▶ **Goal of the exercise**
The answer is to be an exact copy of the lines below running from the line with "export PLACE_DENSITY_LB_ADDON = 0.07" down to the line with "set_load 0.01 [all_outputs]", both ends included, and nothing more.

Stored data:
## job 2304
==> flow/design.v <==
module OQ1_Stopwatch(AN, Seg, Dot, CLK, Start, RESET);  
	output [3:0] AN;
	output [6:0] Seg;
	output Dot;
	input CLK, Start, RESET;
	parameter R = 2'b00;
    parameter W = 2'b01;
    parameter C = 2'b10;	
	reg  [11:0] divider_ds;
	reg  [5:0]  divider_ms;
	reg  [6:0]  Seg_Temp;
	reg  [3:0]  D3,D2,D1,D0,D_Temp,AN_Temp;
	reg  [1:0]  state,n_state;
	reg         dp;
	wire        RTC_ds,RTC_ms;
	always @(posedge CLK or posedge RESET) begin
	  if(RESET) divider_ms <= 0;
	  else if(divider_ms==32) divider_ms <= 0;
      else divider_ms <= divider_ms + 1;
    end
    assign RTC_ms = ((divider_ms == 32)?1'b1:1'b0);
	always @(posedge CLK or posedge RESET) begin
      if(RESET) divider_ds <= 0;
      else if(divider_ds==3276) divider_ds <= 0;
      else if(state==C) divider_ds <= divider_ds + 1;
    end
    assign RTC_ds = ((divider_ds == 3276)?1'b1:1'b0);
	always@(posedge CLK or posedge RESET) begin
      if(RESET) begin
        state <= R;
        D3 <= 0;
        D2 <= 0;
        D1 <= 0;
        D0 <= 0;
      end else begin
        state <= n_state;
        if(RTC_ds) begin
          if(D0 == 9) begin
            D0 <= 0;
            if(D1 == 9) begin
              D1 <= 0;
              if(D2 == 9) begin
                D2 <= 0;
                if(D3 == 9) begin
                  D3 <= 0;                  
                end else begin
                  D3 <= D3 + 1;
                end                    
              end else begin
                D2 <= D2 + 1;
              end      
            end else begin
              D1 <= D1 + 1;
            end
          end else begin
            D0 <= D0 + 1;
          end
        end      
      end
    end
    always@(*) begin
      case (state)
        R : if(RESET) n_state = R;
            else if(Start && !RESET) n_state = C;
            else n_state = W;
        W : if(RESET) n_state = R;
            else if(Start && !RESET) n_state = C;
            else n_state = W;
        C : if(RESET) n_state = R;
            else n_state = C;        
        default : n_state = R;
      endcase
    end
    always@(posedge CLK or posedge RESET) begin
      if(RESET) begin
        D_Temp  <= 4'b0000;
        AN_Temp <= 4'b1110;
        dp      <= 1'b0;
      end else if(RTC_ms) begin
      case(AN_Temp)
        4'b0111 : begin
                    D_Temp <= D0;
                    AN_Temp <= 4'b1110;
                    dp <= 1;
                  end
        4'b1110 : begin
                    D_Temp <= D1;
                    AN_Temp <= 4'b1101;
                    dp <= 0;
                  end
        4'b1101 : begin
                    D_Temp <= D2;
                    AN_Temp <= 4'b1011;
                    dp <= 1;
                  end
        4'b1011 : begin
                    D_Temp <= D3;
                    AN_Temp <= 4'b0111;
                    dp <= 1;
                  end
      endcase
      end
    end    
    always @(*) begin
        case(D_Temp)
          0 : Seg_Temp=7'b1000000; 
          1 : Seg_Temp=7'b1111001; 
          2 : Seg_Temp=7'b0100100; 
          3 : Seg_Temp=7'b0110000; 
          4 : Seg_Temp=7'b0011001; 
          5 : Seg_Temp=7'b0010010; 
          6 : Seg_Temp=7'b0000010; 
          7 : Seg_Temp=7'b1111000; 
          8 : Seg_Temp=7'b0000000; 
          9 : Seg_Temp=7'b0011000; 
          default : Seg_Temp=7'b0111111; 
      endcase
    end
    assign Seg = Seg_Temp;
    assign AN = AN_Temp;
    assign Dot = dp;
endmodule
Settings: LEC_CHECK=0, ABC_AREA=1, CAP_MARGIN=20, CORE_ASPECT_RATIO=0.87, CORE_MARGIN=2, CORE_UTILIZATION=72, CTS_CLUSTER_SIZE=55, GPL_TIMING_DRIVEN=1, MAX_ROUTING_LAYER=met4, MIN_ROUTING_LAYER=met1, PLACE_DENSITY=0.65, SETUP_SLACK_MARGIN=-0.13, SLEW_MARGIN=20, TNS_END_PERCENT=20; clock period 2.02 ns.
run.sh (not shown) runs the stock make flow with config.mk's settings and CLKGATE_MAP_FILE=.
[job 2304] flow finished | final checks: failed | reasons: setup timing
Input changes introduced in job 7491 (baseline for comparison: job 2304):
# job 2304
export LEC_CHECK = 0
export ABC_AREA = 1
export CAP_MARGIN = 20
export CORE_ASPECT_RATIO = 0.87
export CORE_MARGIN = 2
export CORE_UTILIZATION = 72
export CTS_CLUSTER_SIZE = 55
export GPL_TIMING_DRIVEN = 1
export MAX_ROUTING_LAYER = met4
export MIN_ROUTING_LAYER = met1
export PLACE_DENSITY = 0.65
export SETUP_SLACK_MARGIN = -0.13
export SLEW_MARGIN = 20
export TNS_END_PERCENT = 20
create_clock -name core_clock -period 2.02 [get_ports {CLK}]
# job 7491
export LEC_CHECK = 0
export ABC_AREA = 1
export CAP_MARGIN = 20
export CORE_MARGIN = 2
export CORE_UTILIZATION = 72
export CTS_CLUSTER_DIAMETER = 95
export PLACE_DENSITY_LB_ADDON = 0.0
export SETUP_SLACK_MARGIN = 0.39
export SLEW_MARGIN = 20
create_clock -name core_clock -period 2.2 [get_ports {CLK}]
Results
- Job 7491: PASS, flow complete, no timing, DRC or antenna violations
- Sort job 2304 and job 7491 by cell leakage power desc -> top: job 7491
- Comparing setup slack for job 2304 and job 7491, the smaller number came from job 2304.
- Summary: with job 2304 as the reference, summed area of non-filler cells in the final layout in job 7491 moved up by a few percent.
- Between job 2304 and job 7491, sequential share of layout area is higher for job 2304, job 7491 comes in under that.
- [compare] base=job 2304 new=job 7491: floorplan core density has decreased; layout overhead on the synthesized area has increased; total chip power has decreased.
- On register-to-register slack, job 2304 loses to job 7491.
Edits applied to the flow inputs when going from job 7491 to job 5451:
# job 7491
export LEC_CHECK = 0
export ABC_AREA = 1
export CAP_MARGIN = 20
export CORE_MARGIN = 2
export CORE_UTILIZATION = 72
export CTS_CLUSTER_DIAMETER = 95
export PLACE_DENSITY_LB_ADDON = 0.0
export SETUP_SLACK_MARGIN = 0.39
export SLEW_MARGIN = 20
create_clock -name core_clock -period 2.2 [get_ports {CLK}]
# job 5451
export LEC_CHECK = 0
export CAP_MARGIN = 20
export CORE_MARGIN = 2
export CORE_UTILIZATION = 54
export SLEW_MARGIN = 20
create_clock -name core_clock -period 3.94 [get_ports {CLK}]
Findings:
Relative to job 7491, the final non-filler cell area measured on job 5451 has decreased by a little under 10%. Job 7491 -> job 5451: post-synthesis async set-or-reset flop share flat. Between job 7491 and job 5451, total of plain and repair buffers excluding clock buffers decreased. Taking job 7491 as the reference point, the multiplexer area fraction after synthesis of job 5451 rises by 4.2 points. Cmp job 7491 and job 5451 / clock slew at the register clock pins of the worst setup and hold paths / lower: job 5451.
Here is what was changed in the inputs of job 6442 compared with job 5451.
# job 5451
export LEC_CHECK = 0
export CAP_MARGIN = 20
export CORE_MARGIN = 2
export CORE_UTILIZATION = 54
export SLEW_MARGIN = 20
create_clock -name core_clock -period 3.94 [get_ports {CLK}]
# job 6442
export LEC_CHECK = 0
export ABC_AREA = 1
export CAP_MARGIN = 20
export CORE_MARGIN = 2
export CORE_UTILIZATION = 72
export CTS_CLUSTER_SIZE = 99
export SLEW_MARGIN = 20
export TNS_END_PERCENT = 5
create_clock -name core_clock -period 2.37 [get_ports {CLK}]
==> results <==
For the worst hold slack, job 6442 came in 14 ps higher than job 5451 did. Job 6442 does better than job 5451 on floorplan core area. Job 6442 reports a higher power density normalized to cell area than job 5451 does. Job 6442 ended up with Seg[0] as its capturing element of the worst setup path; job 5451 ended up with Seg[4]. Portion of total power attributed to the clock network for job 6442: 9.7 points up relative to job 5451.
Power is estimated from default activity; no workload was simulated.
==
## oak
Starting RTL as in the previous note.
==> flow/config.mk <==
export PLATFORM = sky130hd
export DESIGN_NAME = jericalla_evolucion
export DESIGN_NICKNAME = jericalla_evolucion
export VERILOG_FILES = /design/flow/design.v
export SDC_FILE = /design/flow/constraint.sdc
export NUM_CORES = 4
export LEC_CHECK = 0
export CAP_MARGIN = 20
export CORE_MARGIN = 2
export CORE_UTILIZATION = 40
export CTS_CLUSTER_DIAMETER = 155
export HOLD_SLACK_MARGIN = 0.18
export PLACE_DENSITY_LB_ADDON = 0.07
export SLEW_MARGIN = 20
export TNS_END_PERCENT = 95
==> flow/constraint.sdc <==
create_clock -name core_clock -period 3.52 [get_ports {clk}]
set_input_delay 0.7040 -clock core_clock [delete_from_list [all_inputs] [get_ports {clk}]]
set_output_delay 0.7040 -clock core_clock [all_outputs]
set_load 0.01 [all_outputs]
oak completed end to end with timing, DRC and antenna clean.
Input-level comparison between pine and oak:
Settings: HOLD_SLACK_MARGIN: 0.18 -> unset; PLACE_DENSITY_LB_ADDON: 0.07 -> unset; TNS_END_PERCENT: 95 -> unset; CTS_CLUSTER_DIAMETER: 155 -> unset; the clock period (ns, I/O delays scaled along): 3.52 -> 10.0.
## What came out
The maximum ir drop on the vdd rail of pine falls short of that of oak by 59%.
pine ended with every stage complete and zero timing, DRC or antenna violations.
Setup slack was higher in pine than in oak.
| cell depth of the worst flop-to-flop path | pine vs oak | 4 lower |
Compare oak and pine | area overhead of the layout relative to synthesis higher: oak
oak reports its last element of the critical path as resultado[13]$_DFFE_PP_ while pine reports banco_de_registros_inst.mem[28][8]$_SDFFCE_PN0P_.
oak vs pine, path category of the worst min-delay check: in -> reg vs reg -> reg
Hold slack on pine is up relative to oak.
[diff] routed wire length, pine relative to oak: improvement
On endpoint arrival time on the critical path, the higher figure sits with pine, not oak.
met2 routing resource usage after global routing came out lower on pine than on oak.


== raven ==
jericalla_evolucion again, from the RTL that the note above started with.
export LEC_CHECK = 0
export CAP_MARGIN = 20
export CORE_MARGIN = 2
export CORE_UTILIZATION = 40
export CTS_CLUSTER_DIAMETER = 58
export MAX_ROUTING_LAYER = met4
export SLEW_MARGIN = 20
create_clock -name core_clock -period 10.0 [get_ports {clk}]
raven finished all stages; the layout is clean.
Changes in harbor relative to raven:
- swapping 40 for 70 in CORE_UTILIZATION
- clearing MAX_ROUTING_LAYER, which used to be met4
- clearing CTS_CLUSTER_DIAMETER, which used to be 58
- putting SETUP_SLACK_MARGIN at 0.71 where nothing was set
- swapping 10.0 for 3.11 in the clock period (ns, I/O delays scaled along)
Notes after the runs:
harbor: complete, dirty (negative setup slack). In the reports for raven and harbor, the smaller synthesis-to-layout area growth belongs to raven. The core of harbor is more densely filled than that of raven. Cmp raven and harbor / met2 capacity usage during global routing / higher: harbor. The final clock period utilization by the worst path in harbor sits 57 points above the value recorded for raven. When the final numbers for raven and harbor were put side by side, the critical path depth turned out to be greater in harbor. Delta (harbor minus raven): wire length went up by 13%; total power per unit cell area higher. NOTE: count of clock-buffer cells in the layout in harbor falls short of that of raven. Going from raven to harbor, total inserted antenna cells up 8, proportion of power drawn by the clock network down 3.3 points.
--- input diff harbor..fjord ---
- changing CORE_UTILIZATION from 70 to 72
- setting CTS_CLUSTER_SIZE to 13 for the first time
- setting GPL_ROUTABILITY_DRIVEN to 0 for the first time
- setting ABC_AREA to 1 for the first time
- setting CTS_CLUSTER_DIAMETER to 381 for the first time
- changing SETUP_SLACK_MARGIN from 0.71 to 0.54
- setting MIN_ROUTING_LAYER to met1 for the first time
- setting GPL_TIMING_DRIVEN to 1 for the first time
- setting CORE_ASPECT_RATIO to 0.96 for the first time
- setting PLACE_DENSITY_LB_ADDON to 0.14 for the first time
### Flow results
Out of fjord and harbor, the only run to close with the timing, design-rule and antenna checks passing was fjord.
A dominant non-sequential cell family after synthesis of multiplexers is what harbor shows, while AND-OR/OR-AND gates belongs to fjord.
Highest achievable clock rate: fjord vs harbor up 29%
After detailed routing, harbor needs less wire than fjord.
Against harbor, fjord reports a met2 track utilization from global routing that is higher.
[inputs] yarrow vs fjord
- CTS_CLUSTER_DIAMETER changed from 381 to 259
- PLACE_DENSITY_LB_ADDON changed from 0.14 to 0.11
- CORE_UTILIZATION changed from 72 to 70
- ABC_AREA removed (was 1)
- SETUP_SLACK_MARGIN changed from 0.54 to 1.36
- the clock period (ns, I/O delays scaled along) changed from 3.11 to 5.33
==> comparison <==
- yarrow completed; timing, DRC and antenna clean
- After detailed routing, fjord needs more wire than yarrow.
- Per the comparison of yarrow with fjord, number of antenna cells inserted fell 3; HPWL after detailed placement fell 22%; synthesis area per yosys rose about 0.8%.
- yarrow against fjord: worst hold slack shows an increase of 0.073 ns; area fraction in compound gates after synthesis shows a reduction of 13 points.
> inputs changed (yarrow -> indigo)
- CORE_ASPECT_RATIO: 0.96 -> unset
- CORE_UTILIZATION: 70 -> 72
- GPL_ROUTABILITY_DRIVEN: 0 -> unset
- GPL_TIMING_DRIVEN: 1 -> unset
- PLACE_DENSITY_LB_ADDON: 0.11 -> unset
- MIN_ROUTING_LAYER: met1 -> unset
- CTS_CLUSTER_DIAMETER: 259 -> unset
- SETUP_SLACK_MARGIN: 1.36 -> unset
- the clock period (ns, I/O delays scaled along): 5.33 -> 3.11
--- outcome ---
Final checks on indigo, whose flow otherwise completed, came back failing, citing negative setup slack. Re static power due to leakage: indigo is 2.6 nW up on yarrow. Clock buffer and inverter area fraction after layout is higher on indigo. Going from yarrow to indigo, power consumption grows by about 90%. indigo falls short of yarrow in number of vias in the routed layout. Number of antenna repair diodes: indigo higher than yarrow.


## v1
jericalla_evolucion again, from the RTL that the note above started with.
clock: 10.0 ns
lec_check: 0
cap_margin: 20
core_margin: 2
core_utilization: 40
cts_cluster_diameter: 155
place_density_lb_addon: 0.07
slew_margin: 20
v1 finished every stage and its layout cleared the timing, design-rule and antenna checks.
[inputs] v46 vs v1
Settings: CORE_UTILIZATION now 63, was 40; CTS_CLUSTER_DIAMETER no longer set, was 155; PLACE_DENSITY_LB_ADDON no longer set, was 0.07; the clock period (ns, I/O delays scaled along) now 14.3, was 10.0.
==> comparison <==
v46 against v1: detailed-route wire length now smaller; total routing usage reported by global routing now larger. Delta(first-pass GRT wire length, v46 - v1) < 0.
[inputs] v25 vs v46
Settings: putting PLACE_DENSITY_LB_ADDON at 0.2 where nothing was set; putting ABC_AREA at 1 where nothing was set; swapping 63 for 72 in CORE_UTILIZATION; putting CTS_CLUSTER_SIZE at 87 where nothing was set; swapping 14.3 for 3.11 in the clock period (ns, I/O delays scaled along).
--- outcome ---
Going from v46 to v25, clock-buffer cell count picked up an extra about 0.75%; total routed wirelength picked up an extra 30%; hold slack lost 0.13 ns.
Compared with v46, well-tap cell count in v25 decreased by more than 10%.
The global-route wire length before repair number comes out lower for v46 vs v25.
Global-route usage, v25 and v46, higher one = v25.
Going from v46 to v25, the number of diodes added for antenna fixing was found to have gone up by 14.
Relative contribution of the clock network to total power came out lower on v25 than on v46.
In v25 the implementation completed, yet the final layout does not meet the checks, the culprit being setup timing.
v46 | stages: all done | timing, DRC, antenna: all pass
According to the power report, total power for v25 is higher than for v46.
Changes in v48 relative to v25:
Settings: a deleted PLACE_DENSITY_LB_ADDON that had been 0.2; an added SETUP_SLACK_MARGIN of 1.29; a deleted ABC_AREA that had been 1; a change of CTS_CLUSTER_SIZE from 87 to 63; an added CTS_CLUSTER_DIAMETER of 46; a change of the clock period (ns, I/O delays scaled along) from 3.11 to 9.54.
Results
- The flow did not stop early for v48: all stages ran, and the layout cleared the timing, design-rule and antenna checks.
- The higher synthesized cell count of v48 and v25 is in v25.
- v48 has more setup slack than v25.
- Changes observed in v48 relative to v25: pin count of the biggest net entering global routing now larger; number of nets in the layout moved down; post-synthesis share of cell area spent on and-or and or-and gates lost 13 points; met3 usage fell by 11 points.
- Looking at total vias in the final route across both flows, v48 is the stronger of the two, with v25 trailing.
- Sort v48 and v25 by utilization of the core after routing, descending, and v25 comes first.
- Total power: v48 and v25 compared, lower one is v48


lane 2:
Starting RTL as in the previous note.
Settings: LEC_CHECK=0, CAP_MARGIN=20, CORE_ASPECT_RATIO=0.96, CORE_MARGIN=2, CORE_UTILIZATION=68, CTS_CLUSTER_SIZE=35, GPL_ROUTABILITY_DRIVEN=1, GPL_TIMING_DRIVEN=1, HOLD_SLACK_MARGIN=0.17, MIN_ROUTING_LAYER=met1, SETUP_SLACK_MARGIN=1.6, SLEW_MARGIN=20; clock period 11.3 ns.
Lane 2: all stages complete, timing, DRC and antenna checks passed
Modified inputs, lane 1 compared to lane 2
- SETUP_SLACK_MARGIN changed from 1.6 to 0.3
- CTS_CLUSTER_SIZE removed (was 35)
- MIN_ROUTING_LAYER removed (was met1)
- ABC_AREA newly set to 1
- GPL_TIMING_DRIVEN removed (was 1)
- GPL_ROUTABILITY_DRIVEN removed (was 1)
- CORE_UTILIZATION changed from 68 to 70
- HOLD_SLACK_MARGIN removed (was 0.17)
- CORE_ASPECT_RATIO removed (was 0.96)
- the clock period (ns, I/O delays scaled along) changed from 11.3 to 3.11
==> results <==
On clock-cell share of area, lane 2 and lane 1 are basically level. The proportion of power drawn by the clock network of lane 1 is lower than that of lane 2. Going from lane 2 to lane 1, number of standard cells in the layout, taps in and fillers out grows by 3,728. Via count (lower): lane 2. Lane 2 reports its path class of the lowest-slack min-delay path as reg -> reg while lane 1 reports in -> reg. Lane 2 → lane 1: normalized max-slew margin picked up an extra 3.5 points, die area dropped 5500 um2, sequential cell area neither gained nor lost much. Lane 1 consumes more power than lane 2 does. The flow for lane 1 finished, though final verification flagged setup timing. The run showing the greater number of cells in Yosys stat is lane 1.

▶ **Result of this exercise**
export PLACE_DENSITY_LB_ADDON = 0.07
export SLEW_MARGIN = 20
export TNS_END_PERCENT = 95
==> flow/constraint.sdc <==
create_clock -name core_clock -period 3.52 [get_ports {clk}]
set_input_delay 0.7040 -clock core_clock [delete_from_list [all_inputs] [get_ports {clk}]]
set_output_delay 0.7040 -clock core_clock [all_outputs]
set_load 0.01 [all_outputs]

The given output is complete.